WORK TO COMPLETE:
Nothing outside the range is wanted. Repeat exactly the lines below from the one with "package scope_cfg_pkg;" through the one with "localparam int LEVEL_WIDTH".

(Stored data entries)
BEGIN
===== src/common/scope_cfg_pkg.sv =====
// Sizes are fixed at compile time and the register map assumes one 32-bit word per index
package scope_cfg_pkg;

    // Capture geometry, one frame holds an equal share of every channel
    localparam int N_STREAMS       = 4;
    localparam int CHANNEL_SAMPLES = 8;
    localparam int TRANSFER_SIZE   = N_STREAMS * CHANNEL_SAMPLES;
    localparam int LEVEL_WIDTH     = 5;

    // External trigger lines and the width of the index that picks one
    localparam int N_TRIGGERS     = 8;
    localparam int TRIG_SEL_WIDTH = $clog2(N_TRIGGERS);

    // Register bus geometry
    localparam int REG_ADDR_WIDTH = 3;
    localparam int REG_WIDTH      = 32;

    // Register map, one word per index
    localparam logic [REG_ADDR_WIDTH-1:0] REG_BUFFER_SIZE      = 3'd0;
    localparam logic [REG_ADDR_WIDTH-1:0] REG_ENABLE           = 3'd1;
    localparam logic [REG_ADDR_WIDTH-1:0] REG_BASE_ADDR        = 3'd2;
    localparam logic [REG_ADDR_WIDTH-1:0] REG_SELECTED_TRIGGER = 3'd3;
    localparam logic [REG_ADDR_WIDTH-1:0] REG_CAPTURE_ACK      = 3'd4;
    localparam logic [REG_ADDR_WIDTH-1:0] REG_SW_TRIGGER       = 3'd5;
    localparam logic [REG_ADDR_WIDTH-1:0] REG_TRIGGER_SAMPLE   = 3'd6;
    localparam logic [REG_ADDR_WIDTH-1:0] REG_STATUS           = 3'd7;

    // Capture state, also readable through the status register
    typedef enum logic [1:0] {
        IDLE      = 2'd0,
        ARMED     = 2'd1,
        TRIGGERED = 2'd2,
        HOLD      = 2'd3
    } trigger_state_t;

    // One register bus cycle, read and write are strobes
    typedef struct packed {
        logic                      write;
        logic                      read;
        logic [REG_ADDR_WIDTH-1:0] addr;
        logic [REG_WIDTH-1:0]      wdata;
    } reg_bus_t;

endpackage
END
ANSWER TO THIS PROBLEM:
package scope_cfg_pkg;

    // Capture geometry, one frame holds an equal share of every channel
    localparam int N_STREAMS       = 4;
    localparam int CHANNEL_SAMPLES = 8;
    localparam int TRANSFER_SIZE   = N_STREAMS * CHANNEL_SAMPLES;
    localparam int LEVEL_WIDTH     = 5;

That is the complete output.